Break glass in case of emergency
Should you block "bad" behaviors, or allow them in case of emergency? Why not both?Over the weekend I had a chat with a friend who asked me to settle a debate between him and a colleague.
One of them felt it was important to make pull request approvals mandatory before merge. The other felt thought it was important to allow merging without approval, in case of an emergency when approval is not possible.
Before you read on, which approach do you prefer, and why? How do you think I weighed in?
You probably guessed, I picked the third, unlisted option. I chose the “break the glass” option.
Let me explain.
Many commercial buildings will have a fire hose positioned behind a glass panel with visible instructions “Break glass in case of fire”.
Breaking the glass serves two purposes. First, it gives you access to the emergency response tools you need immediately; namely a fire hose. Second, it triggers a fire alarm, which will alert anyone else in the building to the danger, and call the local fire department to send a crew who can help with the emergency, in case your fire hose efforts were not sufficient. And by putting the fire hose behind glass, we discourage inappropriate use. If the hose were just sitting there in the open, perhaps someone would use the fire hose to clean the floor, which I imagine we want to discourage.
We can apply the same pattern to a number of software development practices. For our pull request scenario, the idea is to allow an unapproved pull request, but to trigger an alarm of some sort when it happens. This can be done pretty simply by adding a check to your merge pipeline that counts the number of approvals. If that number is 0, an email or slack message can be sent to the team.
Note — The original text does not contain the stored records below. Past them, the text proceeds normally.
[config.mk]
export PLATFORM = sky130hd
export DESIGN_NAME = cnt_arb_seq
export DESIGN_NICKNAME = d
export VERILOG_FILES = /design/src/rtl/cnt_arb_seq_pkg.sv /design/src/rtl/cnt_arb_seq_rr_arb2.sv /design/src/rtl/cnt_arb_seq.sv
export SDC_FILE = /design/constraint.sdc
export NUM_CORES = 1
export LEC_CHECK = 0
export CAP_MARGIN = 20
export CORE_MARGIN = 2
export CORE_UTILIZATION = 40
export CTS_BUF_LIST = sky130_fd_sc_hd__clkbuf_2 sky130_fd_sc_hd__clkbuf_4 sky130_fd_sc_hd__clkbuf_8
export CTS_CLUSTER_DIAMETER = 30
export DETAILED_ROUTE_END_ITERATION = 8
export PLACE_DENSITY = 0.71
export SLEW_MARGIN = 20
export SYNTH_ARGS = -nofsm -noshare
export SYNTH_HDL_FRONTEND = slang
export SYNTH_HIERARCHICAL = 1
export SYNTH_SLANG_ARGS = --single-unit
[constraint.sdc]
create_clock -name clk -period 2.8 [get_ports clk]
set_input_delay 0.28 -clock clk [delete_from_list [all_inputs] [get_ports clk]]
set_output_delay 0.28 -clock clk [all_outputs]
set_load 0.01 [all_outputs]
[src/rtl/cnt_arb_seq_pkg.sv]
// Shared definitions for the two-requester counter command sequencer:
// op codes, FSM state encoding and the default counter width.
package cnt_arb_seq_pkg;

    localparam int CW_DEF = 4;

    localparam logic [1:0] OP_LOAD = 2'b00;
    localparam logic [1:0] OP_UP   = 2'b01;
    localparam logic [1:0] OP_DOWN = 2'b10;
    localparam logic [1:0] OP_NOP  = 2'b11;

    typedef enum logic [1:0] {
        S_IDLE   = 2'd0,
        S_RUN    = 2'd1,
        S_SETTLE = 2'd2,
        S_DONE   = 2'd3
    } state_t;

    function automatic logic is_step_op(input logic [1:0] op);
        return (op == OP_UP) || (op == OP_DOWN);
    endfunction

endpackage

[src/rtl/cnt_arb_seq_rr_arb2.sv]
// Two-way round-robin arbiter with a last-grant pointer; one-hot grant is
// combinational and only issued while en is high.
module rr_arb2 (
    input  logic       clk,
    input  logic       srst,
    input  logic       en,
    input  logic [1:0] req,
    output logic [1:0] gnt
);

    // last_reg = index of the most recent grant; reset to 1 so A is favoured.
    logic last_reg;

    genvar gi;
    generate
        for (gi = 0; gi < 2; gi++) begin : g_gnt
            assign gnt[gi] = en && req[gi] &&
                             (!req[1 - gi] || (last_reg != 1'(gi)));
        end
    endgenerate

    always_ff @(posedge clk) begin
        if (srst) begin
            last_reg <= 1'b1;
        end else if (|gnt) begin
            last_reg <= gnt[1];
        end
    end

endmodule

[src/rtl/cnt_arb_seq.sv]
// Round-robin command sequencer in front of a shared up/down/load counter.
// Optional self-check of the final count: define CNT_ARB_SEQ_CHECK_EN.
module cnt_arb_seq
    import cnt_arb_seq_pkg::*;
#(
    parameter int CW = CW_DEF
) (
    input  logic          clk,
    input  logic          rst,
    input  logic          req_a,
    input  logic          req_b,
    input  logic [CW+1:0] cmd_a,
    input  logic [CW+1:0] cmd_b,
    output logic          gnt_a,
    output logic          gnt_b,
    output logic          busy,
    output logic          done,
    output logic          done_id,
    output logic [CW-1:0] result,
    output logic          ctr_en,
    output logic          ctr_dir,
    output logic          ctr_in,
    output logic [CW-1:0] ctr_data,
    input  logic [CW-1:0] ctr_out,
    output logic          err
);

    state_t        state_reg;
    logic [1:0]    op_reg;
    logic          id_reg;
    logic [CW-1:0] step_reg;
    logic          ctr_en_reg, ctr_dir_reg, ctr_in_reg;
    logic [CW-1:0] ctr_data_reg;
    logic          done_reg, done_id_reg;
    logic [CW-1:0] result_reg;

    logic [1:0]    gnt;
    logic [CW+1:0] cmd_sel;
    logic [1:0]    op_sel;
    logic [CW-1:0] arg_sel;

    rr_arb2 u_arb (
        .clk  (clk),
        .srst (rst),
        .en   ((state_reg == S_IDLE) && !rst),
        .req  ({req_b, req_a}),
        .gnt  (gnt)
    );

    assign gnt_a   = gnt[0];
    assign gnt_b   = gnt[1];
    assign cmd_sel = gnt[1] ? cmd_b : cmd_a;
    assign op_sel  = cmd_sel[CW+1:CW];
    assign arg_sel = cmd_sel[CW-1:0];

    // Controls are loaded at the grant edge so the first RUN cycle already
    // drives the counter; step_reg counts the enable cycles still to come.
    always_ff @(posedge clk) begin
        if (rst) begin
            state_reg    <= S_IDLE;
            op_reg       <= OP_NOP;
            id_reg       <= 1'b0;
            step_reg     <= '0;
            ctr_en_reg   <= 1'b0;
            ctr_dir_reg  <= 1'b0;
            ctr_in_reg   <= 1'b0;
            ctr_data_reg <= '0;
            done_reg     <= 1'b0;
            done_id_reg  <= 1'b0;
            result_reg   <= '0;
        end else begin
            case (state_reg)
                S_IDLE: begin
                    if (|gnt) begin
                        op_reg    <= op_sel;
                        id_reg    <= gnt[1];
                        step_reg  <= '0;
                        state_reg <= S_RUN;
                        if (op_sel == OP_LOAD) begin
                            ctr_en_reg   <= 1'b1;
                            ctr_in_reg   <= 1'b1;
                            ctr_data_reg <= arg_sel;
                        end else if (is_step_op(op_sel) && (arg_sel != '0)) begin
                            ctr_en_reg  <= 1'b1;
                            ctr_dir_reg <= (op_sel == OP_UP);
                            step_reg    <= arg_sel - 1'b1;
                        end
                    end
                end
                S_RUN: begin
                    if (ctr_en_reg && (step_reg != '0)) begin
                        step_reg <= step_reg - 1'b1;
                    end else begin
                        ctr_en_reg   <= 1'b0;
                        ctr_dir_reg  <= 1'b0;
                        ctr_in_reg   <= 1'b0;
                        ctr_data_reg <= '0;
                        // Counting ops keep one trailing RUN cycle with the
                        // enable dropped before settling.
                        if (!(ctr_en_reg && is_step_op(op_reg))) begin
                            state_reg <= S_SETTLE;
                        end
                    end
                end
                S_SETTLE: begin
                    // Counter is quiet here, so sampling now presents the
                    // final count during the DONE cycle.
                    done_reg    <= 1'b1;
                    done_id_reg <= id_reg;
                    result_reg  <= ctr_out;
                    state_reg   <= S_DONE;
                end
                default: begin
                    done_reg  <= 1'b0;
                    state_reg <= S_IDLE;
                end
            endcase
        end
    end

    assign busy     = (state_reg != S_IDLE);
    assign done     = done_reg;
    assign done_id  = done_id_reg;
    assign result   = result_reg;
    assign ctr_en   = ctr_en_reg;
    assign ctr_dir  = ctr_dir_reg;
    assign ctr_in   = ctr_in_reg;
    assign ctr_data = ctr_data_reg;

`ifdef CNT_ARB_SEQ_CHECK_EN
    logic [CW-1:0] arg_reg;
    logic [CW-1:0] start_reg;
    logic          first_reg;
    logic          err_reg;
    logic [CW-1:0] expect_val;

    always_comb begin
        expect_val = start_reg;
        case (op_reg)
            OP_LOAD: expect_val = arg_reg;
            OP_UP:   expect_val = start_reg + arg_reg;
            OP_DOWN: expect_val = start_reg - arg_reg;
            default: expect_val = start_reg;
        endcase
    end

    always_ff @(posedge clk) begin
        if (rst) begin
            arg_reg   <= '0;
            start_reg <= '0;
            first_reg <= 1'b0;
            err_reg   <= 1'b0;
        end else begin
            if ((state_reg == S_IDLE) && (|gnt)) begin
                arg_reg   <= arg_sel;
                first_reg <= 1'b1;
            end
            if ((state_reg == S_RUN) && first_reg) begin
                start_reg <= ctr_out;
                first_reg <= 1'b0;
            end
            if ((state_reg == S_DONE) && (ctr_out != expect_val)) begin
                err_reg <= 1'b1;
            end
        end
    end

    assign err = err_reg;
`else
    assign err = 1'b0;
`endif

endmodule

==> impl_metrics.env, run 1 <==
export IMPL_die_y_um=62.6
export IMPL_vias=1340
export IMPL_start_kind="flip-flop"
export IMPL_drive_gt1_frac=0.203
export IMPL_slew_headroom=0.645
export IMPL_power_density_mw_per_mm2=871
export IMPL_globalplace_congestion=0.892
export IMPL_final_core_util=0.601
export IMPL_via_per_inst=5.40
export IMPL_skew_ns=0.00267
export IMPL_synth_compound_area_frac=0.181
export IMPL_die_w_um=62.6
export IMPL_finalHoldViolations=0
export IMPL_period_needed_ns=2.70
export IMPL_io_buffers=35
export IMPL_hold_slack_ns=0.469
export IMPL_critical_path_class="flip-flop to flip-flop"
export IMPL_initial_core_util=0.415
export IMPL_pin_count=37
export IMPL_rows=21
export IMPL_crit_required_ns=3.03
export IMPL_grt_pass1_wl_um=6030
export IMPL_seqCellArea_um2=463
export IMPL_ir_drop_mv=0.334
export IMPL_cp_max_fo=5
export IMPL_postRouteAntennaNets=0
export IMPL_end_kind="flip-flop"
export IMPL_status="complete, no violations"
export IMPL_synth_top_family_by_area="simple AND/OR/NAND/NOR gates"
export IMPL_clk_latency_ns=0.32
export IMPL_dp_hpwl_um=2790
export IMPL_finalSetupViolCount=0
export IMPL_drt_initial_drc_count=38
export IMPL_synth_simple_area_share=0.210
export IMPL_period_share=0.963
export IMPL_yosysWarnings=6
export IMPL_fillers=294
export IMPL_synthAdderAreaFrac=0.0819
export IMPL_area_growth_pct=44.8
export IMPL_synth_top_area_share=0.335
export IMPL_cts_sinks=23
export IMPL_drv_slew=0
export IMPL_syn_num_nets=183
export IMPL_routedWlPerCell_um=14.9
export IMPL_antenna_found_initial=0
export IMPL_syn_cell_area_mm2=0.00138
export IMPL_critical_path_arrival_ns=2.93
export IMPL_ys_types=47
export IMPL_coreArea_mm2=0.00331
export IMPL_yosysSeqAreaShare=0.335
export IMPL_p_leak_uw=0.000775
export IMPL_tightest_slew_ns=0.533
export IMPL_dr_pass1_iters=4
export IMPL_wirelength_um=3700
export IMPL_synth_area_leaders="dfxtp_1 33%, mux2i_1 11%, ha_1 8.2%"
export IMPL_cts_tree="yes"
export IMPL_dieArea_mm2=0.00392
export IMPL_h_tree_depth=1
export IMPL_synth_xor_area_frac=0.0127
export IMPL_async_reset_ff_frac=0
export IMPL_cts_root_buf="clkbuf_4"
export IMPL_synth_edff_count=0
export IMPL_multi_input_area_um2=895
export IMPL_nNetsFinal=232
export IMPL_antenna_diode_count=0
export IMPL_drc_errors=0
export IMPL_syn_area_per_cell_um2=8.93
export IMPL_drv_cap=0
export IMPL_fmax_mhz=371
export IMPL_muxShareOfSynthArea=0.117
export IMPL_grt_setup_unrepaired="false"
export IMPL_totalPowerFinal_uw=1730
export IMPL_synth_top_area_cell="dfxtp_1"
export IMPL_synthCells=154
export IMPL_clk_pin_slew_worst_paths_ns=0.14
export IMPL_gr_usage_all_layers=0.192
export IMPL_min_path_type="flip-flop to flip-flop"
export IMPL_ys_dominant_reg_cell="dfxtp_1"
export IMPL_grt_max_degree=22
export IMPL_ys_ff_latch=23
export IMPL_grt_overflow=0
export IMPL_clockBufferDepth=2
export IMPL_cts_buffers=3
export IMPL_grt_pass1_vias=1343
==> final timing paths <==
check	from	endpoint	slack, ns	depth (start not counted)
worst max-delay path	state_reg[1]$_SDFFE_PP0P_	step_reg[3]$_SDFFE_PP0P_	0.10	13
worst min-delay path	ctr_in$_SDFFE_PP0P_	ctr_in$_SDFFE_PP0P_	0.47	2
worst max register to register	state_reg[1]$_SDFFE_PP0P_	step_reg[3]$_SDFFE_PP0P_	0.10	13
worst min register to register	ctr_in$_SDFFE_PP0P_	ctr_in$_SDFFE_PP0P_	0.47	2
==> per-layer routing <==
layer	global-route usage	up-vias	part of all wire	wire, um
met5	0	-	0	0
met4	0.0861	0	0.015	55
met3	0.0396	8	0.047	174
met2	0.316	48	0.49	1810
met1	0.242	633	0.45	1660
li1	-	651	-	-
==> Yosys cell counts (2+ instances only) <==
cell type and count:
nor3b_1 2, a21oi_1 7, a22oi_1 2, nand3_1 4, o211ai_1 3, nand2_1 9
nand4_1 2, dfxtp_1 23, buf_2 2, nand2b_1 3, or4_1 2, a31oi_1 2
clkbuf_1 4, o21a_1 2, o21ai_0 5, xnor2_1 2, mux2i_1 15, ha_1 9
inv_1 10, nor2_1 18, o31a_1 2
==> metrics by stage <==
stage	cell area, um2	instances	setup TNS (ns)	setup slack, ns
after floorplan	1440	154	0	0.0102
after global placement	1900	239	0	0.0213
after detailed placement	1900	239	-0.128	-0.106
after CTS	1930	243	0	0.0723
after global routing	1990	248	0	0.0110
final	1990	248	0	0.103
==> worst max-delay path, stage by stage, from the launching register on <==
cell	delay, ns
dfxtp_2	0.37
inv_2	0.08
ha_4	0.15
inv_4	0.04
nor2_4	0.09
nand2_2	0.08
a21oi_4	0.18
buf_12	0.16
mux2i_4	0.23
ha_2	0.19
or4bb_4	0.46
and3_4	0.20
a21boi_1	0.13
o221a_1	0.23
==> timing repair <==
item | CTS | global route
endpoints found under the setup margin | 0 | 2
hold endpoints to repair | 0 | 0
gates resized for setup | 0 | 2
buffers inserted | 0 | 4
hold buffers | 0 | 0
==> cell type report <==
class | count | share of cell area
Tap cell | 46 | 0.0289
Multi-Input combinational cell | 113 | 0.449
Inverter | 10 | 0.0201
Clock inverter | 1 | 0.00251
Sequential cell | 23 | 0.233
Timing Repair Buffer | 52 | 0.255
Clock buffer | 3 | 0.0113
==> power breakdown <==
group / total (uW) / switching, uW / internal (uW)
Clock: 164 / 110 / 53.6
Combinational: 1070 / 548 / 523
Sequential: 499 / 80.0 / 419
==> cells in the final DEF, fill, tap and decap left out, types with 3 or more instances in the layout <==
cell	Yosys	final
nand2_1	9	8
a21oi_1	7	6
nand2b_1	3	3
clkdlybuf4s50_1	0	35
mux2i_1	15	13
o21ai_0	5	5
dfxtp_1	23	21
clkbuf_4	0	3
nor2_1	18	17
o211ai_1	3	3
inv_1	10	7
ha_1	9	7
buf_4	1	15
nand3_1	4	4
==> cells by family after synthesis <==
group                      count (synthesis)
DFF                                       23
buffers and inverters                     18
muxes                                     16
adders and majority gates                  9
and+or+nand+nor                           50
xor gates and xnor gates                   2
other                                      1
AOI/OAI and AO/OA                         35
No activity file was read; power rests on OpenSTA's default activity.
==> run 2, diff against run 1 <==
--- a/config.mk
+++ b/config.mk
@@ -11,7 +11,8 @@
 export CTS_BUF_LIST = sky130_fd_sc_hd__clkbuf_2 sky130_fd_sc_hd__clkbuf_4 sky130_fd_sc_hd__clkbuf_8
 export CTS_CLUSTER_DIAMETER = 30
 export DETAILED_ROUTE_END_ITERATION = 8
-export PLACE_DENSITY = 0.71
+export PLACE_DENSITY = 0.68
+export RECOVER_POWER = 25
 export SLEW_MARGIN = 20
 export SYNTH_ARGS = -nofsm -noshare
 export SYNTH_HDL_FRONTEND = slang
==> constraint.sdc (replaced) <==
create_clock -name clk -period 2.6 [get_ports clk]
set_input_delay 0.26 -clock clk [delete_from_list [all_inputs] [get_ports clk]]
set_output_delay 0.26 -clock clk [all_outputs]
set_load 0.01 [all_outputs]
==> run 2 against run 1 <==
The run now ends with setup timing left. Sequential share of layout area is 2.0 points lower. Count of clock-buffer cells in the layout did not move. Wire length rose by 12%. Combinational power grew 36%. Flip-flop and latch count is the same. First-iteration DRC count increased by 76%. Non-clock buffer count increased by 17. Power increased by 24%. Via count increased by 5.1%. Maximum frequency is 0.59% higher. Worst hold slack improved by 0.0011 ns. Critical path type unchanged. Critical endpoint unchanged. Largest power group unchanged.
==> impl_metrics.env, run 2 (synthesized netlist as in run 1, its figures left out) <==
export IMPL_vias=1408
export IMPL_met1_length_um=1850
export IMPL_worst_slack_ns=-0.0809
export IMPL_final_cell_mix="35 x clkdlybuf4s50_1, 32 x buf_4, 21 x dfxtp_1, 17 x nor2_1, 11 x mux2i_1"
export IMPL_wl_met2_um=2100
export IMPL_gr_usage_all_layers=0.205
export IMPL_cts_tree="yes"
export IMPL_globalplace_congestion=0.820
export IMPL_coreArea_mm2=0.00331
export IMPL_cts_root_buf="clkbuf_4"
export IMPL_violations="setup timing"
export IMPL_multi_input_area_um2=956
export IMPL_skew_ns=0.00304
export IMPL_place_area_mm2=0.00193
export IMPL_cts_buffers=3
export IMPL_min_from="ctr_in$_SDFFE_PP0P_"
export IMPL_die_w_um=62.6
export IMPL_crit_required_ns=2.82
export IMPL_grt_max_degree=22
export IMPL_seqCellArea_um2=463
export IMPL_cts_sinks=23
export IMPL_hold_slack_ns=0.470
export IMPL_end_kind="flip-flop"
export IMPL_grt_pass1_wl_um=6450
export IMPL_grt_overflow=0
export IMPL_dieArea_mm2=0.00392
export IMPL_drive_gt1_frac=0.292
export IMPL_dr_pass1_iters=4
export IMPL_critPathBufInv=3
export IMPL_clk_pin_slew_worst_paths_ns=0.13
export IMPL_critical_path_class="flip-flop to flip-flop"
export IMPL_drv_slew=0
export IMPL_finalHoldViolations=0
export IMPL_routedWlPerCell_um=15.7
export IMPL_slew_headroom=0.669
export IMPL_drc_errors=0
export IMPL_io_buffers=35
export IMPL_ir_drop_mv=0.433
export IMPL_dp_hpwl_um=2760
export IMPL_finalSetupViolCount=3
export IMPL_wirelength_um=4160
export IMPL_clk_latency_ns=0.31
export IMPL_critical_path_arrival_ns=2.90
export IMPL_pin_count=37
export IMPL_stdcell_area_mm2=0.00218
export IMPL_dp_slack_ns=-0.236
export IMPL_die_y_um=62.6
export IMPL_initial_core_util=0.415
export IMPL_period_share=1.03
export IMPL_final_common_cell="clkdlybuf4s50_1"
export IMPL_drv_cap=0
export IMPL_slowest_delay_ns=0.47
export IMPL_reg2reg_slack_ns=-0.08
export IMPL_h_tree_depth=1
export IMPL_tightest_slew_ns=0.492
export IMPL_min_path_type="flip-flop to flip-flop"
export IMPL_p_leak_uw=0.000857
export IMPL_r2r_start="state_reg[1]$_SDFFE_PP0P_"
export IMPL_antenna_found_initial=0
export IMPL_wl_met3_um=180
export IMPL_area_growth_pct=58.3
export IMPL_drt_initial_drc_count=67
export IMPL_status="complete, but fails checks"
export IMPL_clockBufferDepth=2
export IMPL_power_density_mw_per_mm2=989
export IMPL_nNetsFinal=249
export IMPL_grt_pass1_vias=1336
export IMPL_via_per_inst=5.31
export IMPL_fillers=275
export IMPL_cpMaxStageDelayCell="or4bb_4"
export IMPL_start_kind="flip-flop"
export IMPL_rows=21
export IMPL_antenna_diode_count=0
export IMPL_highest_layer="met4"
export IMPL_grt_setup_unrepaired="true"
export IMPL_critical_path_top_delay_family="simple AND/OR/NAND/NOR gates"
export IMPL_fmax_mhz=373
export IMPL_cp_max_fo=5
export IMPL_startpoint="state_reg[1]$_SDFFE_PP0P_"
export IMPL_postRouteAntennaNets=0
export IMPL_path_cells="inv_2 > ha_4 > inv_6 > nor2_4 > nand2_2 > a21oi_4 > buf_12 > mux2i_4 > ha_2 > or4bb_4 > and3_4 > a21boi_1 > o221a_1"
export IMPL_period_needed_ns=2.68
export IMPL_setup_tns_final_ns=-0.101
-- run 2: cell types whose count changed in the layout (fill, tap and decap cells not counted), moves of 2 or more --
cell / change
ha_4: +2
mux2i_4: +2
buf_4: +17
ha_1: -2
mux2i_1: -2
-- run 2: what timing repair did --
| action | in CTS | in global routing |
|---|---|---|
| setup buffers | 14 | 4 |
| endpoints found under the setup margin | 1 | 11 |
| gates resized for setup | 2 | 9 |
| hold buffers | 0 | 0 |
| pin swaps | 4 | 5 |
-- run 2: worst register-to-register path, cell delays in order (launching register included) --
cell and delay (ns):
dfxtp_2 0.36, inv_2 0.08, ha_4 0.16, inv_6 0.04, nor2_4 0.08, nand2_2 0.08, a21oi_4 0.18, buf_12 0.16
mux2i_4 0.24, ha_2 0.21, or4bb_4 0.47, and3_4 0.20, a21boi_1 0.13, o221a_1 0.21
-- run 2: final timing paths --
kind | depth (start not counted) | end
setup / recovery | 13 | step_reg[3]$_SDFFE_PP0P_
hold / removal | 2 | ctr_in$_SDFFE_PP0P_
setup reg to reg | 13 | step_reg[3]$_SDFFE_PP0P_
hold reg to reg | 2 | ctr_in$_SDFFE_PP0P_
-- run 2: layout make-up --
| cell class | instances | area share |
|---|---|---|
| inverters | 10 | 0.0195 |
| repair buffers | 69 | 0.290 |
| clock inverters | 1 | 0.00230 |
| flip-flops and latches | 23 | 0.213 |
| clock buffers | 3 | 0.0103 |
| well taps | 46 | 0.0264 |
| multi-input cells | 113 | 0.439 |
-- run 2: power breakdown --
group | total, uW | switching (uW) | internal, uW
clock | 171 | 114 | 57.5
combinational | 1450 | 694 | 754
sequential | 534 | 83.1 | 451
-- run 2: through the flow --
stage	std cells	total power, uW	util
6_report	265	2150	0.658
5_1_grt	265	2290	0.658
4_1_cts	261	2010	0.626
3_5_place_dp	243	1690	0.583
3_3_place_gp	243	1660	0.583
2_1_floorplan	154	1310	-
-- run 2: layer usage --
| metal | vias to the layer above | global-route usage |
|---|---|---|
| li1 | 683 | - |
| met1 | 680 | 0.262 |
| met2 | 43 | 0.362 |
| met3 | 2 | 0.0288 |
| met4 | 0 | 0.0556 |
| met5 | - | 0 |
This will discourage inappropriate use of unapproved merges, while allowing them in case of emergency. And in either case, the team will be able to do a post-merge review of the code.
The same “break the glass” principle can be applied to many other processes that come up in software delivery as well, where you may want to allow human interaction, but only in case of an emergency. Human access to production servers or databases, rollbacks, service restarts, etc. Find a way to allow these activities if you need them, but alert when they’re done.